>>>>
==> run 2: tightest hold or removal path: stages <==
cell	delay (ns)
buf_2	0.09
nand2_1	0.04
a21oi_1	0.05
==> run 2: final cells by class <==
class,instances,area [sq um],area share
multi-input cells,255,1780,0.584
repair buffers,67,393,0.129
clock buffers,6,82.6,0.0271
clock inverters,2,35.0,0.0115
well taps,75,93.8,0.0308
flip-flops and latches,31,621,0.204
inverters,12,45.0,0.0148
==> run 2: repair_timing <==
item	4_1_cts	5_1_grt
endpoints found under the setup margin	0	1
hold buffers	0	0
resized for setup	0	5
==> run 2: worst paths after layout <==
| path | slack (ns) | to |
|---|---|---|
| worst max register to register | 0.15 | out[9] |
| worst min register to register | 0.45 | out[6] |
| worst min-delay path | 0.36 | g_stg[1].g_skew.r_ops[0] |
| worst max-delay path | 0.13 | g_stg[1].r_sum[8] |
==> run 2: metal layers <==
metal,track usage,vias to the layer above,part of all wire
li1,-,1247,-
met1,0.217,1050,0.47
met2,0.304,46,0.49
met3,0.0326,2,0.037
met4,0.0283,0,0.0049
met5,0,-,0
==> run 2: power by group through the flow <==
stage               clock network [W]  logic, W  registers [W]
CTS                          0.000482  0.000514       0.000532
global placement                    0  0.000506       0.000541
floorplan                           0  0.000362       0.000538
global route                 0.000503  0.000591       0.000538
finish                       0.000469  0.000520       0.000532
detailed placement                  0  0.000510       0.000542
`src/rtl/disp7_pkg.sv`:
```
// Shared page encoding, segment constants and helpers for the 7-segment pager.
package disp7_pkg;

    typedef enum logic [1:0] {
        P_MAIN = 2'd0,
        P_SUB  = 2'd1,
        P_MEAS = 2'd2
    } page_t;

    // Segment patterns, bit0 = seg a ... bit6 = seg g
    localparam logic [6:0] SEG_BLANK = 7'b0000000;
    localparam logic [6:0] SEG_DASH  = 7'b1000000;
    localparam logic [6:0] SEG_A     = 7'b1110111;
    localparam logic [6:0] SEG_B     = 7'b1111100;

    // Decimal digit to segment pattern; non-decimal codes show blank
    function automatic logic [6:0] hex2seg(input logic [3:0] d);
        logic [6:0] s;
        case (d)
            4'd0:    s = 7'b0111111;
            4'd1:    s = 7'b0000110;
            4'd2:    s = 7'b1011011;
            4'd3:    s = 7'b1001111;
            4'd4:    s = 7'b1100110;
            4'd5:    s = 7'b1101101;
            4'd6:    s = 7'b1111101;
            4'd7:    s = 7'b0000111;
            4'd8:    s = 7'b1111111;
            4'd9:    s = 7'b1101111;
            default: s = SEG_BLANK;
        endcase
        return s;
    endfunction

    // 10^n, the first value that no longer fits in n decimal digits
    function automatic logic [31:0] pow10(input int unsigned n);
        logic [31:0] r;
        r = 32'd1;
        for (int unsigned i = 0; i < n; i++) begin
            r = r * 32'd10;
        end
        return r;
    endfunction

endpackage

```
`src/rtl/bin2bcd.sv`:
```
// Sequential double-dabble: MW shift cycles per conversion, START restarts.
module bin2bcd #(
    parameter int unsigned MW = 8,
    parameter int unsigned ND = 3
) (
    input  logic              CLK,
    input  logic              RSTX,
    input  logic              START,
    input  logic [MW-1:0]     BIN,
    output logic              BUSY,
    output logic              DONE,
    output logic [4*ND-1:0]   BCD
);

    localparam int unsigned CW = $clog2(MW + 1);

    logic [MW-1:0]   bin_q;
    logic [4*ND-1:0] bcd_q;
    logic [4*ND-1:0] adj_c;
    logic [CW-1:0]   cnt;

    // Add-3 correction on every BCD nibble that is 5 or more
    always_comb begin
        adj_c = '0;
        for (int i = 0; i < int'(ND); i++) begin
            adj_c[4*i +: 4] = (bcd_q[4*i +: 4] >= 4'd5) ? bcd_q[4*i +: 4] + 4'd3
                                                       : bcd_q[4*i +: 4];
        end
    end

    // Load on START, then shift one binary bit into the BCD field per cycle
    always_ff @(posedge CLK or negedge RSTX) begin
        if (!RSTX) begin
            bin_q <= '0;
            bcd_q <= '0;
            cnt   <= '0;
            BUSY  <= 1'b0;
            DONE  <= 1'b0;
        end else if (START) begin
            bin_q <= BIN;
            bcd_q <= '0;
            cnt   <= CW'(MW);
            BUSY  <= 1'b1;
            DONE  <= 1'b0;
        end else begin
            DONE <= 1'b0;
            if (BUSY) begin
                {bcd_q, bin_q} <= {adj_c[4*ND-2:0], bin_q, 1'b0};
                cnt            <= cnt - CW'(1);
                if (cnt == CW'(1)) begin
                    BUSY <= 1'b0;
                    DONE <= 1'b1;
                end
            end
        end
    end

    assign BCD = bcd_q;

endmodule

```
`src/rtl/disp7_pager.sv`:
```
// Multiplexed 7-segment pager: MAIN mode, SUB mode, then measurement page.
// Optional build macro DISP7_PAGER_REFRESH_EN: keep re-requesting measurements
// every dwell period while the measurement page is shown.
module disp7_pager
    import disp7_pkg::*;
#(
    parameter int unsigned N_DIGIT = 4,
    parameter int unsigned MW      = 8,
    parameter int unsigned DWELL   = 10_000_000,
    parameter int unsigned SCAN    = 50
) (
    input  logic                   CLK,
    input  logic                   RSTX,
    input  logic [MW-1:0]          MAIN_MODE,
    input  logic [MW-1:0]          SUB_MODE,
    input  logic                   MEAS_EN,
    input  logic [7*N_DIGIT-1:0]   MEAS_SEG,
    input  logic                   MEAS_VALID,
    output logic                   MEAS_START,
    output logic [N_DIGIT-1:0]     DIGIT_SEL,
    output logic [7:0]             DIGIT
);

    localparam int unsigned ND = N_DIGIT - 1;
    localparam int unsigned BW = 4 * ND;
    localparam int unsigned DW = $clog2(DWELL + 1);
    localparam int unsigned SW = $clog2(SCAN + 1);
    localparam int unsigned IW = $clog2(N_DIGIT);
    localparam logic [31:0] OVF_LIM = pow10(ND);

    logic [MW-1:0] main_sh, sub_sh;
    logic          main_chg_c, sub_chg_c, chg_c;

    page_t         page, page_nxt;
    logic [DW-1:0] dwell, dwell_nxt;
    logic          meas_start_nxt;

    logic                 meas_ok;
    logic [7*N_DIGIT-1:0] meas_q;

    logic          conv_sub, main_rdy, sub_rdy;
    logic [BW-1:0] main_bcd, sub_bcd;
    logic          cv_start_c, cv_busy, cv_done, cv_accept_c;
    logic [MW-1:0] cv_bin_c;
    logic [BW-1:0] cv_bcd;

    logic [SW-1:0] scan_cnt;
    logic [IW-1:0] idx;
    logic [6:0]    seg_c;

    assign main_chg_c = (MAIN_MODE != main_sh);
    assign sub_chg_c  = (SUB_MODE != sub_sh);
    assign chg_c      = main_chg_c || sub_chg_c;

    // Mode shadows track the inputs every cycle for change detection
    always_ff @(posedge CLK or negedge RSTX) begin
        if (!RSTX) begin
            main_sh <= '1;
            sub_sh  <= '1;
        end else begin
            main_sh <= MAIN_MODE;
            sub_sh  <= SUB_MODE;
        end
    end

    // Page state register with dwell counter and measurement request
    always_ff @(posedge CLK or negedge RSTX) begin
        if (!RSTX) begin
            page       <= P_MAIN;
            dwell      <= DW'(DWELL - 1);
            MEAS_START <= 1'b0;
        end else begin
            page       <= page_nxt;
            dwell      <= dwell_nxt;
            MEAS_START <= meas_start_nxt;
        end
    end

    // Page next-state: a change event overrides any dwell expiry
    always_comb begin
        page_nxt       = page;
        dwell_nxt      = dwell;
        meas_start_nxt = 1'b0;
        if (chg_c) begin
            page_nxt       = (sub_chg_c && !main_chg_c) ? P_SUB : P_MAIN;
            dwell_nxt      = DW'(DWELL - 1);
            meas_start_nxt = sub_chg_c && !main_chg_c;
        end else begin
            case (page)
                P_MAIN: begin
                    if (dwell == '0) begin
                        page_nxt       = P_SUB;
                        dwell_nxt      = DW'(DWELL - 1);
                        meas_start_nxt = 1'b1;
                    end else begin
                        dwell_nxt = dwell - DW'(1);
                    end
                end
                P_SUB: begin
                    if (dwell == '0) begin
                        page_nxt  = P_MEAS;
                        dwell_nxt = DW'(DWELL - 1);
                    end else begin
                        dwell_nxt = dwell - DW'(1);
                    end
                end
                P_MEAS: begin
`ifdef DISP7_PAGER_REFRESH_EN
                    if (dwell == '0) begin
                        dwell_nxt      = DW'(DWELL - 1);
                        meas_start_nxt = 1'b1;
                    end else begin
                        dwell_nxt = dwell - DW'(1);
                    end
`endif
                end
                default: page_nxt = P_MAIN;
            endcase
        end
    end

    // Latch the formatter's final pattern; a change invalidates it
    always_ff @(posedge CLK or negedge RSTX) begin
        if (!RSTX) begin
            meas_ok <= 1'b0;
            meas_q  <= '0;
        end else if (chg_c) begin
            meas_ok <= 1'b0;
        end else if (MEAS_VALID) begin
            meas_ok <= 1'b1;
            meas_q  <= MEAS_SEG;
        end
    end

    // Convert MAIN first, then SUB; any change aborts and restarts with MAIN
    assign cv_accept_c = cv_done && !cv_busy && !chg_c;
    assign cv_start_c  = chg_c || (cv_accept_c && !conv_sub);
    assign cv_bin_c    = chg_c ? MAIN_MODE : SUB_MODE;

    bin2bcd #(
        .MW (MW),
        .ND (ND)
    ) u_bin2bcd (
        .CLK   (CLK),
        .RSTX  (RSTX),
        .START (cv_start_c),
        .BIN   (cv_bin_c),
        .BUSY  (cv_busy),
        .DONE  (cv_done),
        .BCD   (cv_bcd)
    );

    // Hold conversion results until the next change event
    always_ff @(posedge CLK or negedge RSTX) begin
        if (!RSTX) begin
            conv_sub <= 1'b0;
            main_rdy <= 1'b0;
            sub_rdy  <= 1'b0;
            main_bcd <= '0;
            sub_bcd  <= '0;
        end else if (chg_c) begin
            conv_sub <= 1'b0;
            main_rdy <= 1'b0;
            sub_rdy  <= 1'b0;
        end else if (cv_accept_c) begin
            if (!conv_sub) begin
                main_bcd <= cv_bcd;
                main_rdy <= 1'b1;
                conv_sub <= 1'b1;
            end else begin
                sub_bcd <= cv_bcd;
                sub_rdy <= 1'b1;
            end
        end
    end

    // Free-running scan: digit index steps every SCAN cycles
    always_ff @(posedge CLK or negedge RSTX) begin
        if (!RSTX) begin
            scan_cnt <= '0;
            idx      <= '0;
        end else if (scan_cnt == SW'(SCAN - 1)) begin
            scan_cnt <= '0;
            idx      <= (idx == IW'(N_DIGIT - 1)) ? '0 : idx + IW'(1);
        end else begin
            scan_cnt <= scan_cnt + SW'(1);
        end
    end

    // Segment pattern for the digit currently indexed on the current page
    always_comb begin
        logic          rdy;
        logic          ovf;
        logic [6:0]    letter;
        logic [BW-1:0] val;
        logic [3:0]    nib;
        logic [6:0]    mseg;

        seg_c  = SEG_BLANK;
        rdy    = (page == P_SUB) ? sub_rdy : main_rdy;
        ovf    = (page == P_SUB) ? (32'(sub_sh) >= OVF_LIM) : (32'(main_sh) >= OVF_LIM);
        letter = (page == P_SUB) ? SEG_B : SEG_A;
        val    = (page == P_SUB) ? sub_bcd : main_bcd;
        nib    = 4'd0;
        mseg   = SEG_BLANK;
        for (int i = 0; i < int'(ND); i++) begin
            if (idx == IW'(i)) nib = val[4*i +: 4];
        end
        for (int i = 0; i < int'(N_DIGIT); i++) begin
            if (idx == IW'(i)) mseg = meas_q[7*i +: 7];
        end

        case (page)
            P_MAIN, P_SUB: begin
                if (rdy) begin
                    if (idx == IW'(N_DIGIT - 1)) seg_c = letter;
                    else if (ovf)                seg_c = SEG_DASH;
                    else                         seg_c = hex2seg(nib);
                end
            end
            P_MEAS:  seg_c = (MEAS_EN && meas_ok) ? mseg : SEG_DASH;
            default: seg_c = SEG_BLANK;
        endcase
    end

    // Select and segments registered together so digits never ghost
    always_ff @(posedge CLK or negedge RSTX) begin
        if (!RSTX) begin
            DIGIT_SEL <= N_DIGIT'(1);
            DIGIT     <= 8'd0;
        end else begin
            DIGIT_SEL <= N_DIGIT'(1) << idx;
            DIGIT     <= {1'b0, seg_c};
        end
    end

endmodule

```
===== config.mk =====
export PLATFORM = sky130hd
export DESIGN_NAME = multicycle_controller_flat
export DESIGN_NICKNAME = d
export VERILOG_FILES = /design/src/rtl/multicycle_controller_pkg.sv /design/src/rtl/multicycle_controller_if.sv /design/src/rtl/multicycle_controller_output_decoder.sv /design/src/rtl/multicycle_controller.sv /design/src/flat_wrapper.sv
export SDC_FILE = /design/constraint.sdc
export NUM_CORES = 1
export LEC_CHECK = 0
export CAP_MARGIN = 20
export CORE_ASPECT_RATIO = 0.9
export CORE_MARGIN = 2
export CORE_UTILIZATION = 50
export DETAILED_ROUTE_END_ITERATION = 16
export GPL_TIMING_DRIVEN = 0
export PLACE_DENSITY = 0.94
export SYNTH_ARGS = -nofsm -noshare
export SYNTH_HDL_FRONTEND = slang
export SYNTH_SLANG_ARGS = --single-unit

===== constraint.sdc =====
create_clock -name clk -period 3.15 [get_ports clk]
set_input_delay 0.4725 -clock clk [delete_from_list [all_inputs] [get_ports clk]]
set_output_delay 0.4725 -clock clk [all_outputs]
set_load 0.05 [all_outputs]

===== src/rtl/multicycle_controller_pkg.sv =====
// Shared types and encodings for the multicycle ARM controller.
// Latency: n/a (declarations only).
// Backpressure: n/a.
package mc_ctrl_pkg;

  typedef enum logic [3:0] {
    FETCH     = 4'd0,
    DECODE    = 4'd1,
    MEMADR    = 4'd2,
    MEMREAD   = 4'd3,
    MEMWB     = 4'd4,
    MEMWRITE  = 4'd5,
    EXECUTER  = 4'd6,
    EXECUTEI  = 4'd7,
    ALUWB     = 4'd8,
    BRANCH    = 4'd9
  } state_t;

  localparam logic [1:0] OP_DP  = 2'b00;
  localparam logic [1:0] OP_MEM = 2'b01;
  localparam logic [1:0] OP_B   = 2'b10;

  localparam logic       ADR_PC  = 1'b0;
  localparam logic       ADR_RES = 1'b1;

  localparam logic [1:0] SRCA_REG = 2'b00;
  localparam logic [1:0] SRCA_PC  = 2'b01;

  localparam logic [1:0] SRCB_REG  = 2'b00;
  localparam logic [1:0] SRCB_IMM  = 2'b01;
  localparam logic [1:0] SRCB_FOUR = 2'b10;

  localparam logic [1:0] RES_ALUOUT = 2'b00;
  localparam logic [1:0] RES_DATA   = 2'b01;
  localparam logic [1:0] RES_ALU    = 2'b10;

  localparam logic [1:0] IMM_DP  = 2'b00;
  localparam logic [1:0] IMM_MEM = 2'b01;
  localparam logic [1:0] IMM_BR  = 2'b10;

  // Per-cycle datapath control word produced from the current state.
  typedef struct packed {
    logic       ir_write;
    logic       next_pc;
    logic       adr_src;
    logic [1:0] alu_src_a;
    logic [1:0] alu_src_b;
    logic [1:0] result_src;
    logic       alu_op;
    logic       reg_w;
    logic       mem_w;
    logic       branch;
    logic       instr_done;
  } ctrl_t;

  // Immediate extender select, identical to the single-cycle decoder.
  function automatic logic [1:0] imm_sel(input logic [1:0] op);
    case (op)
      OP_MEM:  return IMM_MEM;
      OP_B:    return IMM_BR;
      default: return IMM_DP;
    endcase
  endfunction

  // Register-read source {str_src, branch_src}; ld is funct[0] (L bit).
  function automatic logic [1:0] reg_sel(input logic [1:0] op, input logic ld);
    case (op)
      OP_MEM:  return ld ? 2'b00 : 2'b10;
      OP_B:    return 2'b01;
      default: return 2'b00;
    endcase
  endfunction

endpackage
**src/rtl/uart_rx_core_if.sv**
```systemverilog
// Bundle of the serial receiver's line input and its byte/status outputs.
// The core takes the master modport. A consumer or test driver takes the slave modport.
interface uart_rx_core_if;
  logic       rx;
  logic [7:0] rx_data;
  logic       rx_ready;
  logic       frame_error;
  logic       busy;

  modport master (
    input  rx,
    output rx_data,
    output rx_ready,
    output frame_error,
    output busy
  );

  modport slave (
    output rx,
    input  rx_data,
    input  rx_ready,
    input  frame_error,
    input  busy
  );
endinterface

```
**src/rtl/uart_rx_core.sv**
```systemverilog
// 8N1 UART receiver with 16x oversampling and mid-bit sampling.
// Emits a one-cycle pulse per frame: rx_ready for a good stop bit, frame_error for a bad one.
module uart_rx_core #(
  parameter int CLK_FREQ  = 100_000_000,
  parameter int BAUD_RATE = 115200
) (
  input  logic           clk,
  input  logic           reset,
  uart_rx_core_if.master bus
);

  localparam int DIV_RAW = CLK_FREQ / (BAUD_RATE * 16);
  localparam int DIV     = (DIV_RAW < 1) ? 1 : DIV_RAW;
  localparam int DIV_W   = (DIV > 1) ? $clog2(DIV) : 1;

  typedef enum logic [1:0] {
    ST_IDLE  = 2'd0,
    ST_START = 2'd1,
    ST_DATA  = 2'd2,
    ST_STOP  = 2'd3
  } state_t;

  state_t r_state;
  state_t w_state_next;

  logic             r_rx_meta;
  logic             r_rx_sync;
  logic             r_rx_prev;
  logic [DIV_W-1:0] r_div_cnt;
  logic [3:0]       r_tick_cnt;
  logic [2:0]       r_bit_cnt;
  logic [7:0]       r_shift;
  logic [7:0]       r_rx_data;
  logic             r_rx_ready;
  logic             r_frame_error;

  logic w_tick;
  logic w_fall;
  logic w_mid_tick;
  logic w_last_tick;
  logic w_busy;
  logic w_cnt_clr;
  logic w_bit_sample;
  logic w_stop_ok;
  logic w_stop_bad;

  // Two synchronizer flops, then one more flop for falling-edge detection.
  // All three reset to 1 because the idle line is high.
  always_ff @(posedge clk) begin
    if (reset) begin
      r_rx_meta <= 1'b1;
      r_rx_sync <= 1'b1;
      r_rx_prev <= 1'b1;
    end else begin
      r_rx_meta <= bus.rx;
      r_rx_sync <= r_rx_meta;
      r_rx_prev <= r_rx_sync;
    end
  end

  assign w_fall      = r_rx_prev & ~r_rx_sync;
  assign w_tick      = (r_div_cnt == DIV_W'(DIV - 1));
  assign w_mid_tick  = w_tick && (r_tick_cnt == 4'd7);
  assign w_last_tick = w_tick && (r_tick_cnt == 4'd15);

  // Oversampling divider. It is held at zero while idle.
  // Because of that, the first tick after a start edge is phase-aligned to the edge.
  always_ff @(posedge clk) begin
    if (reset || w_cnt_clr) begin
      r_div_cnt <= '0;
    end else if (w_tick) begin
      r_div_cnt <= '0;
    end else begin
      r_div_cnt <= r_div_cnt + DIV_W'(1);
    end
  end

  always_ff @(posedge clk) begin
    if (reset || w_cnt_clr) begin
      r_tick_cnt <= 4'd0;
    end else if (w_tick) begin
      r_tick_cnt <= r_tick_cnt + 4'd1;
    end
  end

  // FSM: state register.
  always_ff @(posedge clk) begin
    if (reset) begin
      r_state <= ST_IDLE;
    end else begin
      r_state <= w_state_next;
    end
  end

  // FSM: next-state logic.
  always_comb begin
    w_state_next = r_state;
    case (r_state)
      ST_IDLE: begin
        if (w_fall) begin
          w_state_next = ST_START;
        end
      end
      ST_START: begin
        if (w_mid_tick) begin
          w_state_next = r_rx_sync ? ST_IDLE : ST_DATA;
        end
      end
      ST_DATA: begin
        if (w_last_tick && (r_bit_cnt == 3'd7)) begin
          w_state_next = ST_STOP;
        end
      end
      ST_STOP: begin
        if (w_last_tick) begin
          w_state_next = ST_IDLE;
        end
      end
      default: w_state_next = ST_IDLE;
    endcase
  end

  // FSM: output/strobe logic.
  always_comb begin
    w_busy       = 1'b1;
    w_cnt_clr    = 1'b0;
    w_bit_sample = 1'b0;
    w_stop_ok    = 1'b0;
    w_stop_bad   = 1'b0;
    case (r_state)
      ST_IDLE: begin
        w_busy    = 1'b0;
        w_cnt_clr = 1'b1;
      end
      ST_START: begin
        w_cnt_clr = w_mid_tick && !r_rx_sync;
      end
      ST_DATA: begin
        w_bit_sample = w_last_tick;
      end
      ST_STOP: begin
        w_stop_ok  = w_last_tick && r_rx_sync;
        w_stop_bad = w_last_tick && !r_rx_sync;
      end
      default: begin
        w_busy = 1'b0;
      end
    endcase
  end

  // Shift right so the first-received bit lands in bit 0.
  // The 3-bit bit counter wraps back to 0 after the eighth data bit.
  always_ff @(posedge clk) begin
    if (reset) begin
      r_shift   <= 8'h00;
      r_bit_cnt <= 3'd0;
    end else if (w_bit_sample) begin
      r_shift   <= {r_rx_sync, r_shift[7:1]};
      r_bit_cnt <= r_bit_cnt + 3'd1;
    end
  end

  always_ff @(posedge clk) begin
    if (reset) begin
      r_rx_data     <= 8'h00;
      r_rx_ready    <= 1'b0;
      r_frame_error <= 1'b0;
    end else begin
      r_rx_ready    <= w_stop_ok;
      r_frame_error <= w_stop_bad;
      if (w_stop_ok) begin
        r_rx_data <= r_shift;
      end
    end
  end

  assign bus.rx_data     = r_rx_data;
  assign bus.rx_ready    = r_rx_ready;
  assign bus.frame_error = r_frame_error;
  assign bus.busy        = w_busy;

endmodule

```
**src/flat_wrapper.sv**
```systemverilog
// flat-port wrapper written by rule: the top's interface ports become plain ports
module uart_rx_core_flat 
#(
  parameter int CLK_FREQ  = 100_000_000,
  parameter int BAUD_RATE = 115200
)
  (clk, reset, bus_rx, bus_rx_data, bus_rx_ready, bus_frame_error, bus_busy);
  uart_rx_core_if bus_i ();
  input  logic clk;
  input  logic reset;
  input wire logic [$bits(bus_i.rx)-1:0] bus_rx;
  output wire logic [$bits(bus_i.rx_data)-1:0] bus_rx_data;
  output wire logic [$bits(bus_i.rx_ready)-1:0] bus_rx_ready;
  output wire logic [$bits(bus_i.frame_error)-1:0] bus_frame_error;
  output wire logic [$bits(bus_i.busy)-1:0] bus_busy;
  assign bus_i.rx = bus_rx;
  assign bus_rx_data = bus_i.rx_data;
  assign bus_rx_ready = bus_i.rx_ready;
  assign bus_frame_error = bus_i.frame_error;
  assign bus_busy = bus_i.busy;
  uart_rx_core #(.CLK_FREQ(CLK_FREQ), .BAUD_RATE(BAUD_RATE)) u_core (.clk(clk), .reset(reset), .bus(bus_i));
endmodule
```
<<<<
PROMPT – Starting at the line with "export DESIGN_NAME = multicycle_controller_flat" and ending at the line with "export NUM_CORES = 1", print each line of the listing above exactly, with no other lines.

ANSWER TO THE EXERCISE –
export DESIGN_NAME = multicycle_controller_flat
export DESIGN_NICKNAME = d
export VERILOG_FILES = /design/src/rtl/multicycle_controller_pkg.sv /design/src/rtl/multicycle_controller_if.sv /design/src/rtl/multicycle_controller_output_decoder.sv /design/src/rtl/multicycle_controller.sv /design/src/flat_wrapper.sv
export SDC_FILE = /design/constraint.sdc
export NUM_CORES = 1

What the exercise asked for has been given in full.